____ Dataset extract

File: config.mk
export PLATFORM = sky130hd
export DESIGN_NAME = poly_voice_allocator_top
export DESIGN_NICKNAME = d
export VERILOG_FILES = /design/src/rtl/core/pva_pkg.sv /design/src/rtl/core/pva_regs.sv /design/src/rtl/core/pva_ctrl.sv /design/src/rtl/core/pva_datapath.sv /design/src/rtl/core/poly_voice_allocator_top.sv
export SDC_FILE = /design/constraint.sdc
export NUM_CORES = 1
export LEC_CHECK = 0
export BUFFER_PORTS_ARGS = -buffer_cell sky130_fd_sc_hd__clkbuf_2
export CAP_MARGIN = 0
export CELL_PAD_IN_SITES_DETAIL_PLACEMENT = 0
export CELL_PAD_IN_SITES_GLOBAL_PLACEMENT = 1
export CORE_MARGIN = 10
export CORE_UTILIZATION = 41
export DETAILED_ROUTE_END_ITERATION = 10
export PLACE_DENSITY_LB_ADDON = 0.08
export SLEW_MARGIN = 10
export SYNTH_ARGS = -nofsm -noshare
export SYNTH_HDL_FRONTEND = slang
export SYNTH_HIERARCHICAL = 1
export SYNTH_SLANG_ARGS = --single-unit
File: constraint.sdc
create_clock -name clk -period 3.9 [get_ports clk]
set_input_delay 0.195 -clock clk [delete_from_list [all_inputs] [get_ports clk]]
set_output_delay 0.195 -clock clk [all_outputs]
set_load 0.005 [all_outputs]
File: src/rtl/core/pva_pkg.sv
`timescale 1ns / 1ps
`default_nettype none

package pva_pkg;

    localparam int MAX_VOICES_DEF = 8;

    localparam int VLIM_W  = 4;
    localparam int OCT_W   = 3;
    localparam int KLOK_W  = 2;
    localparam int OP_W    = 2;
    localparam int NOTE_W  = 7;
    localparam int VEL_W   = 7;
    localparam int VIDX_W  = 3;
    localparam int OVOICE_W = 3;
    localparam int MASK_W  = 8;
    localparam int CNT_W   = 8;
    localparam int LIM_W   = 6;
    localparam int ADJ_W   = 9;

    localparam int PADDR_W = 4;
    localparam int PDATA_W = 32;
    localparam int REGIDX_W = 2;
    localparam int IN_TDATA_W  = 24;
    localparam int OUT_TDATA_W = 24;

    localparam logic [VLIM_W-1:0] VLIM_RESET = 4'd8;

    typedef enum logic [OP_W-1:0] {
        OP_NOTE_ON  = 2'd0,
        OP_NOTE_OFF = 2'd1,
        OP_ALL_OFF  = 2'd2,
        OP_STATUS   = 2'd3
    } opcode_t;

    typedef enum logic [REGIDX_W-1:0] {
        REG_VOICE_LIMIT  = 2'd0,
        REG_OCTAVE_SHIFT = 2'd1,
        REG_KLOK_SETTING = 2'd2,
        REG_UNUSED       = 2'd3
    } reg_idx_t;

    typedef struct packed {
        logic [VLIM_W-1:0] voice_limit;
        logic [OCT_W-1:0]  octave_shift;
        logic [KLOK_W-1:0] klok_setting;
    } cfg_t;

    // Packed from the top down: first field ends up in the highest bits.
    typedef struct packed {
        logic              voice_sounding;
        logic [VIDX_W-1:0] voice_index;
        logic [VEL_W-1:0]  velocity;
        logic [NOTE_W-1:0] note;
    } in_item_t;

    typedef struct packed {
        logic [KLOK_W-1:0]   klok_latched;
        logic                filter_gate_off;
        logic                filter_gate_on;
        logic [MASK_W-1:0]   gate_off_mask;
        logic                pitch_valid;
        logic [NOTE_W-1:0]   pitch;
        logic [OVOICE_W-1:0] assigned_voice;
        logic                gate_on_valid;
    } result_t;

    localparam int IN_ITEM_W = $bits(in_item_t);

    typedef struct packed {
        logic load;
        logic exec;
    } pva_cmd_t;

endpackage

`default_nettype wire

File: src/rtl/core/pva_regs.sv
`timescale 1ns / 1ps
`default_nettype none

module pva_regs
    import pva_pkg::*;
(
    input  wire logic               clk,
    input  wire logic               rst_n,
    input  wire logic               psel,
    input  wire logic               penable,
    input  wire logic               pwrite,
    input  wire logic [PADDR_W-1:0] paddr,
    input  wire logic [PDATA_W-1:0] pwdata,
    output logic      [PDATA_W-1:0] prdata,
    output logic                    pready,
    output cfg_t                    cfg
);

    cfg_t     cfg_reg;
    cfg_t     cfg_next;
    reg_idx_t idx;

    assign idx    = reg_idx_t'(paddr[PADDR_W-1:2]);
    assign pready = 1'b1;
    assign cfg    = cfg_reg;

    always_comb
    begin
        cfg_next = cfg_reg;
        if (psel && penable && pwrite && pready)
        begin
            unique case (idx)
                REG_VOICE_LIMIT:  cfg_next.voice_limit  = pwdata[VLIM_W-1:0];
                REG_OCTAVE_SHIFT: cfg_next.octave_shift = pwdata[OCT_W-1:0];
                REG_KLOK_SETTING: cfg_next.klok_setting = pwdata[KLOK_W-1:0];
                default:          cfg_next = cfg_reg;
            endcase
        end
    end

    always_comb
    begin
        unique case (idx)
            REG_VOICE_LIMIT:  prdata = PDATA_W'(cfg_reg.voice_limit);
            REG_OCTAVE_SHIFT: prdata = PDATA_W'(cfg_reg.octave_shift);
            REG_KLOK_SETTING: prdata = PDATA_W'(cfg_reg.klok_setting);
            default:          prdata = '0;
        endcase
    end

    always_ff @(posedge clk or negedge rst_n)
    begin
        if (!rst_n)
        begin
            cfg_reg.voice_limit  <= VLIM_RESET;
            cfg_reg.octave_shift <= '0;
            cfg_reg.klok_setting <= '0;
        end
        else
        begin
            cfg_reg <= cfg_next;
        end
    end

endmodule

`default_nettype wire

File: src/rtl/core/pva_ctrl.sv
`timescale 1ns / 1ps
`default_nettype none

module pva_ctrl
    import pva_pkg::*;
(
    input  wire logic clk,
    input  wire logic rst_n,
    input  wire logic s_valid,
    output logic      s_ready,
    output logic      m_valid,
    input  wire logic m_ready,
    output pva_cmd_t  cmd
);

    typedef enum logic {
        ST_IDLE,
        ST_EXEC
    } state_t;

    state_t state_reg;
    state_t state_next;
    logic   out_valid_reg;
    logic   out_valid_next;

    assign s_ready  = (state_reg == ST_IDLE);
    assign m_valid  = out_valid_reg;
    assign cmd.load = s_valid && (state_reg == ST_IDLE);
    assign cmd.exec = (state_reg == ST_EXEC) && (!out_valid_reg || m_ready);

    always_comb
    begin
        state_next     = state_reg;
        out_valid_next = out_valid_reg;
        if (out_valid_reg && m_ready)
        begin
            out_valid_next = 1'b0;
        end
        unique case (state_reg)
            ST_IDLE:
            begin
                if (s_valid)
                begin
                    state_next = ST_EXEC;
                end
            end
            ST_EXEC:
            begin
                if (cmd.exec)
                begin
                    state_next     = ST_IDLE;
                    out_valid_next = 1'b1;
                end
            end
            default: state_next = ST_IDLE;
        endcase
    end

    always_ff @(posedge clk or negedge rst_n)
    begin
        if (!rst_n)
        begin
            state_reg     <= ST_IDLE;
            out_valid_reg <= 1'b0;
        end
        else
        begin
            state_reg     <= state_next;
            out_valid_reg <= out_valid_next;
        end
    end

endmodule

`default_nettype wire

File: src/rtl/core/pva_datapath.sv
`timescale 1ns / 1ps
`default_nettype none

module pva_datapath
    import pva_pkg::*;
#(
    parameter int MAX_VOICES = MAX_VOICES_DEF
)
(
    input  wire logic     clk,
    input  wire logic     rst_n,
    input  wire pva_cmd_t cmd,
    input  wire cfg_t     cfg,
    input  wire in_item_t in_item,
    input  wire opcode_t  in_op,
    output result_t       result
);

    localparam int VW    = (MAX_VOICES > 1) ? $clog2(MAX_VOICES) : 1;
    localparam int EXT_W = MAX_VOICES + MASK_W;
    localparam logic [LIM_W-1:0] MAXV = LIM_W'(MAX_VOICES);

    in_item_t item_reg;
    opcode_t  op_reg;
    result_t  res_reg;
    result_t  res_next;

    logic [NOTE_W-1:0]     note_reg  [MAX_VOICES];
    logic [NOTE_W-1:0]     note_next [MAX_VOICES];
    logic [MAX_VOICES-1:0] gate_reg;
    logic [MAX_VOICES-1:0] gate_next;
    logic [MAX_VOICES-1:0] play_reg;
    logic [MAX_VOICES-1:0] play_next;
    logic [VW-1:0]         rr_reg;
    logic [VW-1:0]         rr_next;
    logic [CNT_W-1:0]      cnt_reg;
    logic [CNT_W-1:0]      cnt_next;
    logic [KLOK_W-1:0]     klok_reg;
    logic [KLOK_W-1:0]     klok_next;

    logic [LIM_W-1:0]      lim;
    logic [MAX_VOICES-1:0] active;
    logic [MAX_VOICES-1:0] free_idle;
    logic [MAX_VOICES-1:0] free_open;
    logic [MAX_VOICES-1:0] close_vec;
    logic [EXT_W-1:0]      close_ext;
    logic                  found_idle;
    logic                  found_open;
    logic [VW-1:0]         pick_idle;
    logic [VW-1:0]         pick_open;
    logic [VW-1:0]         rr_pick;
    logic [LIM_W-1:0]      rr_inc;
    logic [VW-1:0]         assigned;
    logic signed [3:0]     oct_sum;
    logic signed [ADJ_W-1:0] oct9;
    logic signed [ADJ_W-1:0] adj;
    logic                  adj_ok;
    logic [CNT_W-1:0]      cnt_inc;
    logic [CNT_W-1:0]      cnt_dec;
    logic                  is_on;
    logic                  is_off;

    assign result = res_reg;

    always_comb
    begin
        if (cfg.voice_limit == '0)
            lim = LIM_W'(1);
        else if (LIM_W'(cfg.voice_limit) > MAXV)
            lim = MAXV;
        else
            lim = LIM_W'(cfg.voice_limit);
    end

    // voice search: highest-numbered match wins
    always_comb
    begin
        found_idle = 1'b0;
        found_open = 1'b0;
        pick_idle  = '0;
        pick_open  = '0;
        for (int v = 0; v < MAX_VOICES; v++)
        begin
            active[v]    = LIM_W'(v) < lim;
            free_idle[v] = active[v] && !play_reg[v] && !gate_reg[v];
            free_open[v] = active[v] && !gate_reg[v];
            if (free_idle[v])
            begin
                found_idle = 1'b1;
                pick_idle  = VW'(v);
            end
            if (free_open[v])
            begin
                found_open = 1'b1;
                pick_open  = VW'(v);
            end
        end
    end

    assign rr_pick = (LIM_W'(rr_reg) < lim) ? rr_reg : '0;
    assign rr_inc  = LIM_W'(rr_pick) + LIM_W'(1);
    assign assigned = found_idle ? pick_idle : (found_open ? pick_open : rr_pick);

    // pitch = note + 12 * (octave + klok)
    assign oct_sum = 4'(signed'(cfg.octave_shift)) + signed'({2'b00, cfg.klok_setting});
    assign oct9    = ADJ_W'(oct_sum);
    assign adj     = signed'(ADJ_W'(item_reg.note)) + (oct9 <<< 3) + (oct9 <<< 2);
    assign adj_ok  = !adj[ADJ_W-1] && !adj[ADJ_W-2];

    assign cnt_inc = cnt_reg + CNT_W'(1);
    assign cnt_dec = cnt_reg - CNT_W'(1);

    assign is_on  = (op_reg == OP_NOTE_ON) && (item_reg.velocity != '0);
    assign is_off = ((op_reg == OP_NOTE_ON) && (item_reg.velocity == '0))
                    || (op_reg == OP_NOTE_OFF);

    always_comb
    begin
        for (int v = 0; v < MAX_VOICES; v++)
        begin
            note_next[v] = note_reg[v];
        end
        gate_next = gate_reg;
        play_next = play_reg;
        rr_next   = rr_reg;
        cnt_next  = cnt_reg;
        klok_next = klok_reg;
        close_vec = '0;
        res_next  = '0;

        if (is_on)
        begin
            klok_next = cfg.klok_setting;
            if (!found_idle && !found_open)
            begin
                rr_next = (rr_inc == lim) ? '0 : VW'(rr_inc);
            end
            for (int v = 0; v < MAX_VOICES; v++)
            begin
                if (assigned == VW'(v))
                begin
                    note_next[v] = item_reg.note;
                end
            end
            res_next.assigned_voice = OVOICE_W'(assigned);
            if (adj_ok)
            begin
                res_next.pitch       = adj[NOTE_W-1:0];
                res_next.pitch_valid = 1'b1;
                if (!gate_reg[assigned])
                begin
                    gate_next[assigned]     = 1'b1;
                    res_next.gate_on_valid  = 1'b1;
                    cnt_next                = cnt_inc;
                    res_next.filter_gate_on = !cnt_inc[CNT_W-1] && (cnt_inc != '0);
                end
            end
        end
        else if (is_off)
        begin
            for (int v = 0; v < MAX_VOICES; v++)
            begin
                close_vec[v] = active[v] && (note_reg[v] == item_reg.note);
            end
            gate_next                = gate_reg & ~close_vec;
            cnt_next                 = cnt_dec;
            res_next.filter_gate_off = (cnt_dec == '0);
        end
        else if (op_reg == OP_ALL_OFF)
        begin
            close_vec                = active;
            gate_next                = gate_reg & ~active;
            cnt_next                 = '0;
            res_next.filter_gate_off = 1'b1;
        end
        else
        begin
            for (int v = 0; v < MAX_VOICES; v++)
            begin
                if (LIM_W'(item_reg.voice_index) == LIM_W'(v))
                begin
                    play_next[v] = item_reg.voice_sounding;
                end
            end
        end

        close_ext              = EXT_W'(close_vec);
        res_next.gate_off_mask = close_ext[MASK_W-1:0];
        res_next.klok_latched  = klok_next;
    end

    always_ff @(posedge clk or negedge rst_n)
    begin
        if (!rst_n)
        begin
            for (int v = 0; v < MAX_VOICES; v++)
            begin
                note_reg[v] <= '0;
            end
            gate_reg <= '0;
            play_reg <= '0;
            rr_reg   <= '0;
            cnt_reg  <= '0;
            klok_reg <= '0;
        end
        else if (cmd.exec)
        begin
            for (int v = 0; v < MAX_VOICES; v++)
            begin
                note_reg[v] <= note_next[v];
            end
            gate_reg <= gate_next;
            play_reg <= play_next;
            rr_reg   <= rr_next;
            cnt_reg  <= cnt_next;
            klok_reg <= klok_next;
        end
    end

    always_ff @(posedge clk)
    begin
        if (cmd.load)
        begin
            item_reg <= in_item;
            op_reg   <= in_op;
        end
        if (cmd.exec)
        begin
            res_reg <= res_next;
        end
    end

endmodule

`default_nettype wire

File: src/rtl/core/poly_voice_allocator_top.sv
// Channel   Dir  Data                                           Transfer
// s_axis    in   tdata: note, velocity, voice_index, sounding   tvalid & tready
//                tuser: opcode
// m_axis    out  tdata: one result per input item               tvalid & tready
// apb       in   voice_limit @0x0, octave_shift @0x4, klok @0x8  psel & penable & pwrite
//
// Each item is first captured, then run through the voice search and state update
// in the datapath's execute step; no new item is taken until it leaves that step.
// The result sits in an output register; a new item is taken while it waits.
// A stalled output holds the item in the execute step until the register frees.
// rst_n clears all voice state and resets the configuration registers (voice_limit to 8) at once.
`timescale 1ns / 1ps
`default_nettype none

module poly_voice_allocator_top
    import pva_pkg::*;
#(
    parameter int MAX_VOICES = MAX_VOICES_DEF
)
(
    input  wire logic                   clk,
    input  wire logic                   rst_n,
    input  wire logic                   s_axis_tvalid,
    output logic                        s_axis_tready,
    // note[6:0], velocity[13:7], voice_index[16:14], voice_sounding[17]
    input  wire logic [IN_TDATA_W-1:0]  s_axis_tdata,
    // opcode[1:0]
    input  wire logic [OP_W-1:0]        s_axis_tuser,
    output logic                        m_axis_tvalid,
    input  wire logic                   m_axis_tready,
    // gate_on_valid[0], assigned_voice[3:1], pitch[10:4], pitch_valid[11],
    // gate_off_mask[19:12], filter_gate_on[20], filter_gate_off[21],
    // klok_latched[23:22]
    output logic [OUT_TDATA_W-1:0]      m_axis_tdata,
    input  wire logic                   psel,
    input  wire logic                   penable,
    input  wire logic                   pwrite,
    input  wire logic [PADDR_W-1:0]     paddr,
    input  wire logic [PDATA_W-1:0]     pwdata,
    output logic      [PDATA_W-1:0]     prdata,
    output logic                        pready
);

    cfg_t     cfg;
    pva_cmd_t cmd;
    result_t  result;

    pva_regs u_regs (
        .clk     (clk),
        .rst_n   (rst_n),
        .psel    (psel),
        .penable (penable),
        .pwrite  (pwrite),
        .paddr   (paddr),
        .pwdata  (pwdata),
        .prdata  (prdata),
        .pready  (pready),
        .cfg     (cfg)
    );

    pva_ctrl u_ctrl (
        .clk     (clk),
        .rst_n   (rst_n),
        .s_valid (s_axis_tvalid),
        .s_ready (s_axis_tready),
        .m_valid (m_axis_tvalid),
        .m_ready (m_axis_tready),
        .cmd     (cmd)
    );

    pva_datapath #(
        .MAX_VOICES (MAX_VOICES)
    ) u_dp (
        .clk     (clk),
        .rst_n   (rst_n),
        .cmd     (cmd),
        .cfg     (cfg),
        .in_item (in_item_t'(s_axis_tdata[IN_ITEM_W-1:0])),
        .in_op   (opcode_t'(s_axis_tuser)),
        .result  (result)
    );

    assign m_axis_tdata = OUT_TDATA_W'(result);

endmodule

`default_nettype wire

________

Brief:
Wherever "first" appears in a line of the entries, copy that line.

Response below:
    // Packed from the top down: first field ends up in the highest bits.
// Each item is first captured, then run through the voice search and state update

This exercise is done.